Recorded data:
$ cat config.mk
export PLATFORM = sky130hd
export DESIGN_NAME = i2c_reg_slave
export DESIGN_NICKNAME = d
export VERILOG_FILES = /design/src/rtl/i2c_reg_pkg.sv /design/src/rtl/i2c_line_sync.sv /design/src/rtl/i2c_reg_bank.sv /design/src/rtl/i2c_link_ctrl.sv /design/src/rtl/i2c_reg_slave.sv
export SDC_FILE = /design/constraint.sdc
export NUM_CORES = 1
export LEC_CHECK = 0
export ABC_CLOCK_PERIOD_IN_PS = 3800
export BUFFER_PORTS_ARGS = -buffer_cell sky130_fd_sc_hd__buf_4
export CAP_MARGIN = 20
export CORE_MARGIN = 1
export CORE_UTILIZATION = 40
export CTS_BUF_LIST = sky130_fd_sc_hd__clkbuf_16
export CTS_CLUSTER_DIAMETER = 200
export DETAILED_ROUTE_END_ITERATION = 6
export GPL_ROUTABILITY_DRIVEN = 0
export SETUP_SLACK_MARGIN = 0.15
export SYNTH_ARGS = -nofsm -noshare
export SYNTH_HDL_FRONTEND = slang
export SYNTH_SLANG_ARGS = --single-unit
$ cat constraint.sdc
create_clock -name clk -period 3.8 [get_ports clk]
set_input_delay 1.14 -clock clk [delete_from_list [all_inputs] [get_ports clk]]
set_output_delay 1.14 -clock clk [all_outputs]
set_load 0.01 [all_outputs]
$ cat src/rtl/i2c_reg_pkg.sv
package i2c_reg_pkg;
  typedef enum logic [3:0] {
    ST_IDLE,
    ST_DEV,
    ST_DEV_ACK,
    ST_REG,
    ST_REG_ACK,
    ST_WR,
    ST_WR_ACK,
    ST_RD,
    ST_RD_ACK
  } link_state_e;
endpackage

$ cat src/rtl/i2c_line_sync.sv
module i2c_line_sync #(
  parameter int STAGES = 2
) (
  input  logic clk,
  input  logic rst_n,
  input  logic scl_i,
  input  logic sda_i,
  output logic sda_s,
  output logic scl_rise,
  output logic scl_fall,
  output logic start_det,
  output logic stop_det
);
  localparam int PW = STAGES + 1;

  logic [PW-1:0] scl_pipe, sda_pipe;
  logic scl_cur, scl_prev, sda_cur, sda_prev;

  always_ff @(posedge clk or negedge rst_n) begin
    if (!rst_n) begin
      scl_pipe <= '1;
      sda_pipe <= '1;
    end else begin
      scl_pipe <= {scl_pipe[PW-2:0], scl_i};
      sda_pipe <= {sda_pipe[PW-2:0], sda_i};
    end
  end

  assign scl_cur  = scl_pipe[STAGES-1];
  assign scl_prev = scl_pipe[STAGES];
  assign sda_cur  = sda_pipe[STAGES-1];
  assign sda_prev = sda_pipe[STAGES];

  assign sda_s     = sda_cur;
  assign scl_rise  = scl_cur & ~scl_prev;
  assign scl_fall  = ~scl_cur & scl_prev;
  assign start_det = scl_cur & scl_prev & sda_prev & ~sda_cur;
  assign stop_det  = scl_cur & scl_prev & ~sda_prev & sda_cur;
endmodule

$ cat src/rtl/i2c_reg_bank.sv
module i2c_reg_bank #(
  parameter int DEPTH = 8,
  parameter int WIDTH = 8
) (
  input  logic                     clk,
  input  logic                     rst_n,
  input  logic                     wr_en,
  input  logic [$clog2(DEPTH)-1:0] wr_addr,
  input  logic [WIDTH-1:0]         wr_data,
  input  logic [$clog2(DEPTH)-1:0] rd_addr,
  output logic [WIDTH-1:0]         rd_data
);
  localparam int AW = $clog2(DEPTH);

  logic [WIDTH-1:0] mem [DEPTH];

  for (genvar i = 0; i < DEPTH; i++) begin : g_reg
    logic sel;
    assign sel = wr_en && (wr_addr == AW'(i));
    always_ff @(posedge clk or negedge rst_n) begin
      if (!rst_n) begin
        mem[i] <= '0;
      end else if (sel) begin
        mem[i] <= wr_data;
      end
    end
  end

  assign rd_data = mem[rd_addr];


  wr_commit_chk: assert property (@(posedge clk) disable iff (!rst_n)
    wr_en |=> mem[$past(wr_addr)] == $past(wr_data));
endmodule

$ cat src/rtl/i2c_link_ctrl.sv
module i2c_link_ctrl
  import i2c_reg_pkg::*;
#(
  parameter logic [6:0] DEV_ID = 7'b1000100,
  parameter int         DEPTH  = 8,
  parameter int         DW     = 8
) (
  input  logic                     clk,
  input  logic                     rst_n,
  input  logic                     sda_s,
  input  logic                     scl_rise,
  input  logic                     scl_fall,
  input  logic                     start_det,
  input  logic                     stop_det,
  input  logic [DW-1:0]            rd_data,
  output logic                     sda_oe,
  output logic                     wr_en,
  output logic [$clog2(DEPTH)-1:0] wr_addr,
  output logic [DW-1:0]            wr_data,
  output logic [$clog2(DEPTH)-1:0] rd_addr
);
  localparam int AW = $clog2(DEPTH);
  localparam int CW = $clog2(DW + 1);

  link_state_e   state_q, state_d;
  logic [CW-1:0] cnt_q, cnt_d;
  logic [DW-1:0] sh_q, sh_d;
  logic [AW-1:0] ptr_q, ptr_d;
  logic          oe_q, oe_d;
  logic          rw_q, rw_d;
  logic          mack_q, mack_d;
  logic          bus_evt;

  function automatic logic [AW-1:0] ptr_next(input logic [AW-1:0] p);
    return (p == AW'(DEPTH - 1)) ? '0 : p + 1'b1;
  endfunction

  assign bus_evt = start_det | stop_det;

  always_comb begin
    state_d = state_q;
    cnt_d   = cnt_q;
    sh_d    = sh_q;
    ptr_d   = ptr_q;
    oe_d    = oe_q;
    rw_d    = rw_q;
    mack_d  = mack_q;
    wr_en   = 1'b0;
    if (stop_det) begin
      state_d = ST_IDLE;
      oe_d    = 1'b0;
    end else if (start_det) begin
      state_d = ST_DEV;
      cnt_d   = '0;
      oe_d    = 1'b0;
    end else begin
      unique case (state_q)
        ST_DEV, ST_REG, ST_WR: begin
          if (scl_rise && cnt_q != CW'(DW)) begin
            sh_d  = {sh_q[DW-2:0], sda_s};
            cnt_d = cnt_q + 1'b1;
          end
          if (scl_fall && cnt_q == CW'(DW)) begin
            cnt_d = '0;
            oe_d  = 1'b1;
            if (state_q == ST_DEV) begin
              if (sh_q[DW-1:1] == DEV_ID) begin
                state_d = ST_DEV_ACK;
                rw_d    = sh_q[0];
              end else begin
                state_d = ST_IDLE;
                oe_d    = 1'b0;
              end
            end else if (state_q == ST_REG) begin
              state_d = ST_REG_ACK;
            end else begin
              state_d = ST_WR_ACK;
            end
          end
        end
        ST_DEV_ACK: begin
          if (scl_fall) begin
            cnt_d = '0;
            if (rw_q) begin
              state_d = ST_RD;
              sh_d    = rd_data;
              oe_d    = ~rd_data[DW-1];
            end else begin
              state_d = ST_REG;
              oe_d    = 1'b0;
            end
          end
        end
        ST_REG_ACK: begin
          if (scl_fall) begin
            ptr_d   = sh_q[AW-1:0];
            state_d = ST_WR;
            oe_d    = 1'b0;
          end
        end
        ST_WR_ACK: begin
          if (scl_fall) begin
            wr_en   = 1'b1;
            ptr_d   = ptr_next(ptr_q);
            state_d = ST_WR;
            oe_d    = 1'b0;
          end
        end
        ST_RD: begin
          if (scl_fall) begin
            if (cnt_q == CW'(DW - 1)) begin
              cnt_d   = '0;
              oe_d    = 1'b0;
              state_d = ST_RD_ACK;
            end else begin
              cnt_d = cnt_q + 1'b1;
              sh_d  = {sh_q[DW-2:0], 1'b0};
              oe_d  = ~sh_q[DW-2];
            end
          end
        end
        ST_RD_ACK: begin
          if (scl_rise) begin
            mack_d = ~sda_s;
          end
          if (scl_fall) begin
            ptr_d = ptr_next(ptr_q);
            if (mack_q) begin
              state_d = ST_RD;
              sh_d    = rd_data;
              oe_d    = ~rd_data[DW-1];
              cnt_d   = '0;
            end else begin
              state_d = ST_IDLE;
              oe_d    = 1'b0;
            end
          end
        end
        default: begin
          oe_d = 1'b0;
        end
      endcase
    end
  end

  always_ff @(posedge clk or negedge rst_n) begin
    if (!rst_n) begin
      state_q <= ST_IDLE;
      cnt_q   <= '0;
      sh_q    <= '0;
      ptr_q   <= '0;
      oe_q    <= 1'b0;
      rw_q    <= 1'b0;
      mack_q  <= 1'b0;
    end else begin
      state_q <= state_d;
      cnt_q   <= cnt_d;
      sh_q    <= sh_d;
      ptr_q   <= ptr_d;
      oe_q    <= oe_d;
      rw_q    <= rw_d;
      mack_q  <= mack_d;
    end
  end

  assign sda_oe  = oe_q;
  assign wr_addr = ptr_q;
  assign wr_data = sh_q;
  assign rd_addr = (state_q == ST_RD_ACK) ? ptr_next(ptr_q) : ptr_q;


  drive_scope_chk: assert property (@(posedge clk) disable iff (!rst_n)
    oe_q |-> (state_q inside {ST_DEV_ACK, ST_REG_ACK, ST_WR_ACK, ST_RD}));


  id_miss_chk: assert property (@(posedge clk) disable iff (!rst_n)
    (state_q == ST_DEV && scl_fall && !bus_evt && cnt_q == CW'(DW) &&
     sh_q[DW-1:1] != DEV_ID) |=> (state_q == ST_IDLE && !oe_q));


  ptr_wrap_chk: assert property (@(posedge clk) disable iff (!rst_n)
    (state_q == ST_WR_ACK && scl_fall && !bus_evt && ptr_q == AW'(DEPTH - 1))
      |=> ptr_q == '0);


  stop_idle_chk: assert property (@(posedge clk) disable iff (!rst_n)
    stop_det |=> (state_q == ST_IDLE && !oe_q));


  nack_release_chk: assert property (@(posedge clk) disable iff (!rst_n)
    (state_q == ST_RD_ACK && scl_fall && !bus_evt && !mack_q)
      |=> (state_q == ST_IDLE && !oe_q));
endmodule

$ cat src/rtl/i2c_reg_slave.sv
module i2c_reg_slave #(
  parameter logic [6:0] DEV_ID      = 7'b1000100,
  parameter int         REG_DEPTH   = 8,
  parameter int         REG_W       = 8,
  parameter int         SYNC_STAGES = 2
) (
  input  logic clk,
  input  logic rst_n,
  input  logic scl_i,
  input  logic sda_i,
  output logic sda_oe_o
);
  localparam int AW = $clog2(REG_DEPTH);

  logic [1:0]       rst_pipe;
  logic             rst_int_n;
  logic             sda_s, scl_rise, scl_fall, start_det, stop_det;
  logic             wr_en;
  logic [AW-1:0]    wr_addr, rd_addr;
  logic [REG_W-1:0] wr_data, rd_data;

  always_ff @(posedge clk or negedge rst_n) begin
    if (!rst_n) begin
      rst_pipe <= '0;
    end else begin
      rst_pipe <= {rst_pipe[0], 1'b1};
    end
  end
  assign rst_int_n = rst_pipe[1];

  i2c_line_sync #(.STAGES(SYNC_STAGES)) sync_i (
    .clk       (clk),
    .rst_n     (rst_int_n),
    .scl_i     (scl_i),
    .sda_i     (sda_i),
    .sda_s     (sda_s),
    .scl_rise  (scl_rise),
    .scl_fall  (scl_fall),
    .start_det (start_det),
    .stop_det  (stop_det)
  );

  i2c_link_ctrl #(.DEV_ID(DEV_ID), .DEPTH(REG_DEPTH), .DW(REG_W)) ctrl_i (
    .clk       (clk),
    .rst_n     (rst_int_n),
    .sda_s     (sda_s),
    .scl_rise  (scl_rise),
    .scl_fall  (scl_fall),
    .start_det (start_det),
    .stop_det  (stop_det),
    .rd_data   (rd_data),
    .sda_oe    (sda_oe_o),
    .wr_en     (wr_en),
    .wr_addr   (wr_addr),
    .wr_data   (wr_data),
    .rd_addr   (rd_addr)
  );

  i2c_reg_bank #(.DEPTH(REG_DEPTH), .WIDTH(REG_W)) bank_i (
    .clk     (clk),
    .rst_n   (rst_int_n),
    .wr_en   (wr_en),
    .wr_addr (wr_addr),
    .wr_data (wr_data),
    .rd_addr (rd_addr),
    .rd_data (rd_data)
  );


  rst_quiet_chk: assert property (@(posedge clk)
    !rst_int_n |-> !sda_oe_o);
endmodule

== Yosys cells after proc, flatten, opt, wreduce, memory -nomap -nowiden ==
Index checks and enable logic that the tools add are counted.
Storage, ports and cells
  register bits: 94
  logic and storage cells: 157
Operators by class
  $add $sub $neg: 2
  $lt $le $gt $ge: 1
  equality and inequality tests: 39
  multiplexer cells: 56
  bitwise logic cells: 16
  reduce and logical (&&, ||, !) cells: 25
Operators with widths (count)
  8-bit two-way mux: 9
  4-bit two-way mux: 17
  8-bit one-hot mux with 4 select lines: 1
  4-bit by 1-bit != test with 1-bit output (second input constant): 7
  8-bit binary-select mux with 3-bit select: 1
  4-bit by 3-bit equality test with 1-bit output (second input constant): 5
  4-bit one-hot mux with 5 select lines: 1
  3-bit two-way mux: 6
  1-bit two-way mux: 16
  2-bit by 1-bit != test with 1-bit output (second input constant): 8
  4-bit one-hot mux with 4 select lines: 1
  7-bit AND reduction: 2
  3-bit equality test (second input constant): 4
  3-bit by 1-bit != test with 1-bit output (second input constant): 4
  1-bit logical AND: 10
  10-bit AND reduction: 1
  5-bit AND reduction: 2
  4-bit by 2-bit equality test with 1-bit output (second input constant): 2
  4-bit equality test (second input constant): 2
  1-bit NOT: 8
  1-bit bitwise AND: 7
  7-bit equality test (second input constant): 1
  7-bit nonzero test: 1
  3-bit by 2-bit equality test with 1-bit output (second input constant): 2
  other kinds (19): 21

== Longest topological paths before layout ==
Gate-level depths: netlist (run 1).
  word-level depth: 13
  mapped depth: 10
  gate-level depth less buffers: 8

== By module ==
From an unflattened synthesis (run 1), not the netlist that was laid out.
Unflattened totals
  cell total of the unflattened synthesis: 357
  area, all modules: 4835.9 um^2
By module, submodules not included
  i2c_reg_bank: times used 1, cells each 172, area an instance 2992.9 um^2
  i2c_link_ctrl: times used 1, cells each 172, area an instance 1599.0 um^2
  i2c_line_sync: times used 1, cells each 10, area an instance 190.2 um^2
  i2c_reg_slave: times used 1, cells each 3, area an instance 53.8 um^2

== Worst setup path after synthesis (run 1) ==
Ideal clock, no wire load.
  kind: register to register
  start: register ctrl_i.ptr_q[2], in the netlist ctrl_i.wr_addr[2]
  end: register ctrl_i.sh_q[7], in the netlist ctrl_i.wr_data[7]
  library setup time: 126 ps
  arrival time: 2496 ps
  required time: 3674 ps
  path slack: 1177 ps
  cell stages (with the launch flop): 10
  buffers on the path: 1
  clock period less this slack: 2623 ps
  path through: dfrtp_1 clkbuf_1 inv_1 ha_1 or4b_4 o32ai_2 o21ai_1 o2111ai_1 nor3_1 a311o_1
On the way
  cells in the longest elaborated chain, start to end: 10
  elaborated cells between the ends (all ways): 13
  those cells by class: add/sub: 1; eq/ne: 1; mux: 10; bitwise: 1
Ends and longest elaborated chain
  start, declared: line i2c_link_ctrl.sv:28  | logic [AW-1:0] ptr_q, ptr_d;
  start signal, assigned: line i2c_link_ctrl.sv:159  | ptr_q <= ptr_d;
  3-bit by 1-bit adder with 3-bit output or 3-bit equality test (tied branches): line i2c_link_ctrl.sv:35  | return (p == AW'(DEPTH - 1)) ? '0 : p + 1'b1;
  3-bit two-way mux: line i2c_link_ctrl.sv:35
  3-bit two-way mux *: line i2c_link_ctrl.sv:169  | assign rd_addr = (state_q == ST_RD_ACK) ? ptr_next(ptr_q) : ptr_q;
  3-bit NOT with 4-bit output (not written as such) *: line i2c_reg_bank.sv:29  | assign rd_data = mem[rd_addr];
  8-bit binary-select mux with 3-bit select *: line i2c_reg_bank.sv:29
  8-bit two-way mux (not written as such) * (2 in a row): line i2c_reg_bank.sv:29
  8-bit two-way mux, on equally long branches: line i2c_link_ctrl.sv:128, i2c_link_ctrl.sv:84
  8-bit two-way mux, on equally long branches: line i2c_link_ctrl.sv:126, i2c_link_ctrl.sv:82
  8-bit one-hot mux with 4 select lines *: line i2c_link_ctrl.sv:57  | unique case (state_q)
  end signal, assigned: line i2c_link_ctrl.sv:150  | sh_q <= '0;
  end signal, assigned: line i2c_link_ctrl.sv:158  | sh_q <= sh_d;
  end, declared: line i2c_link_ctrl.sv:27  | logic [DW-1:0] sh_q, sh_d;
Mark *: on every way between the ends. The rest lies on a longest branch, timed or not. The select of a mux whose other input is x is not followed.
A chain may end at the register's enable or synchronous reset.

== Worst setup path in the final report (run 1) ==
  start: register ctrl_i.ptr_q[1], in the netlist ctrl_i.wr_addr[1]
  end: register ctrl_i.sh_q[7], in the netlist ctrl_i.wr_data[7]
Same word-level chain as after synthesis.

==> results of run 1 <==
==> cell families (layout without fill, tap and decap cells) <==
logic type	Yosys count	count (layout)
xor+xnor	3	3
flops	94	94
compound gates	87	87
simple gates	175	175
fa+ha+maj	8	8
buf+inv	41	38
other cells	1	1
mux	83	83
==> power by group <==
| part | internal (uW) | leakage [uW] | total [uW] | switching, uW |
|---|---|---|---|---|
| logic | 536 | 0.00108 | 1320 | 781 |
| registers | 1150 | 0.00124 | 1470 | 320 |
| clock network | 440 | 0.000136 | 833 | 393 |
| total | 2130 | 0.00245 | 3620 | 1490 |
==> sequential cells by signal, summed over array words and instances (netlist names) <==
name             flops
ctrl_i.mack_q        1
ctrl_i.rw_q          1
ctrl_i.wr_addr       3
ctrl_i.state_q       4
sync_i.scl_pipe      3
sync_i.sda_pipe      3
bank_i.mem          64
ctrl_i.sda_oe        1
ctrl_i.wr_data       8
ctrl_i.cnt_q         4
rst_pipe             2
==> cell usage after synthesis, types with 3 or more instances <==
| master | count |
|---|---|
| a22oi_1 | 6 |
| clkbuf_1 | 14 |
| nor2b_1 | 7 |
| a32oi_1 | 8 |
| a31oi_1 | 10 |
| dfstp_2 | 6 |
| inv_1 | 11 |
| mux2i_1 | 18 |
| o22ai_1 | 6 |
| nand3_1 | 25 |
| ha_1 | 8 |
| o21bai_1 | 4 |
| nand4_1 | 7 |
| nor3_1 | 7 |
| dfrtp_1 | 88 |
| o21ai_0 | 16 |
| nor3b_1 | 3 |
| buf_2 | 9 |
| mux2_2 | 65 |
| and3_1 | 5 |
| a21oi_1 | 12 |
| nor2_1 | 23 |
| nand2_1 | 73 |
| nand2b_1 | 5 |
==> metrics by stage <==
stage / util / std cells / setup WS, ns
after global routing: 0.452 / 657 / 0.561
after global placement: 0.430 / 641 / 0.879
final: 0.452 / 657 / 0.693
after floorplan: - / 492 / 0.998
after detailed placement: 0.430 / 641 / 0.776
after CTS: 0.452 / 657 / 0.757
==> per-layer routing <==
| metal | vias up | part of all wire | global-route usage |
|---|---|---|---|
| met5 | - | 0 | 0 |
| met4 | 0 | 0.013 | 0.0563 |
| met3 | 17 | 0.053 | 0.0480 |
| met2 | 124 | 0.46 | 0.327 |
| met1 | 1917 | 0.47 | 0.287 |
| li1 | 1761 | - | - |
==> critical path, cell delays in order (launching register included) <==
cell       delay, ns
dfrtp_1         0.51
ha_1            0.28
ha_1            0.40
or4b_4          0.53
o32ai_2         0.41
o21ai_1         0.22
o2111ai_1       0.29
nor3_1          0.08
a311o_1         0.27
==> worst max-delay path by stage <==
stage	depth (start not counted)	endpoint	startpoint	slack, ns
after CTS	8	ctrl_i.wr_data[7]	ctrl_i.wr_addr[1]	0.76
after detailed placement	8	ctrl_i.wr_data[7]	ctrl_i.wr_addr[1]	0.78
after global placement	8	ctrl_i.wr_data[7]	ctrl_i.wr_addr[1]	0.88
after floorplan	0	bank_i.mem[0]	rst_pipe[1]	1.0
after global routing	8	ctrl_i.wr_data[7]	ctrl_i.wr_addr[2]	0.56
final	8	ctrl_i.wr_data[7]	ctrl_i.wr_addr[1]	0.69
==> area by class of cell <==
class	count	area share
tap	168	0.0381
clock inverter	7	0.00748
inverter	12	0.00816
clock buffer	9	0.0408
sequential	94	0.428
multi-input combinational	357	0.464
timing repair buffer	10	0.0136
==> impl_metrics.toml, run 1 <==
[routing]
viasPerCell = 5.81
ant_nets = 0
wl_per_cell_um = 19.2
drt_wl_total_um = 12600
drc = 0
firstDrtPassIters = 5
route.vias.total = 3819
dr.first_iter.drc_count = 312

[global_routing]
track_usage = 0.208
grt_first_pass_wirelength_um = 20900
first_global_vias = 3890
grt_antenna_before_repair = 0
grt_max_degree = 65
overflow = 0

[final_layout]
nets = 496
ff_latch_area_sq_um = 2360
antenna_cells = 0
drive_gt1_frac = 0.221
most-common-layout-cells = "dfrtp_1, nand2_1, mux2_2"
final_common_cell = "dfrtp_1"
area_growth_pct = 8.08
multi_input_area_sq_um = 2560
stdcell_area_sq_um = 5520
nFillCells = 1158

[timing]
drv_slew = 0
tns_ns = 0
worst_slew_pin_slew_ns = 0.850
layout_min_cycle_time_ns = 3.11
hold_slack_ns = 0.351
rsz0062_at_grt = "no"
slew_headroom = 0.433
fmax_ghz = 0.322
hold_violations = 0
skew_ns = 0.00811
finalCritPeriodShare = 0.818
setup_viol = 0

[placed_design]
buffer_ports.inserted = 4
hpwl_um = 8380
placed_area_sq_um = 5260

[critical_path]
r2r_end = "ctrl_i.wr_data[7]"
required_ns = 4.03
reg2reg_depth = 8
r2r_slack_ns = 0.69
critPathLaunchType = "flip-flop"
crit_fanout = 9
end_kind = "flip-flop"
crit_arrival_ns = 3.34
path_class = "flip-flop to flip-flop"
rr_startpoint = "ctrl_i.wr_addr[1]"

[clock_tree]
clkTransAtPathRegs_ns = 0.07
h-tree-depth = 3
clock_path_buffers = 2
holdBufCountCts = 0
cts_sinks = 94
root_buffer = "clkbuf_16"
post-cts-setup-buffers = 0
cts.repair.resized = 0
insertion_delay_ns = 0.35
numCtsBuffers = 9
cts_tree = "yes"

[logic_synthesis]
synth_area_per_cell_sq_um = 10.4
synth_fa_ha_area_frac = 0.0196
synth_area_leader_cell = "dfrtp_1"
yosys-top-cells-area = "dfrtp_1, mux2_2, nand2_1"
ys_seq_area_frac = 0.462
synth-edff-count = 0
synthMuxAreaShare = 0.179
synth_area_sq_um = 5110
synthXorXnorAreaFrac = 0.00514
syn-num-nets = 504
synth-compound-area-share = 0.125
synth-seq-cells = 94
synth-async-reset-ratio = 1.00
yosysWarnings = 0
synth_cell_types = 66
synth_top_family_by_area = "multiplexers"
synth-simple-area-share = 0.172
synth_top_flop_cell = "dfrtp_1"
yosys.area.top_type_share = 0.431
synthCells = 492

[run]
maxCapViolCount = 0

[floorplan]
ioPinCount = 5
dieHeight_um = 115
die_area_sq_um = 13200
fp.dieW_um = 115
start_util = 0.418
coreArea_sq_um = 12200
rows = 40

[pwr]
ir_drop_mv = 0.366
power.density_nw_per_um2 = 656
p_leak_uw = 0.00245
total_power_uw = 3620

[hold_path]
hold_path.class = "flip-flop to flip-flop"
holdPathEnd = "rst_pipe[1]"
whs_path_depth = 0
min-delay-start = "rst_pipe[0]"

[run_status]
status = "finished clean"
No activity file was read; power rests on OpenSTA's default activity.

What the exercise asks:
What is the number of lines above that hold the word "between"? Answer with that number alone.

Output below:
2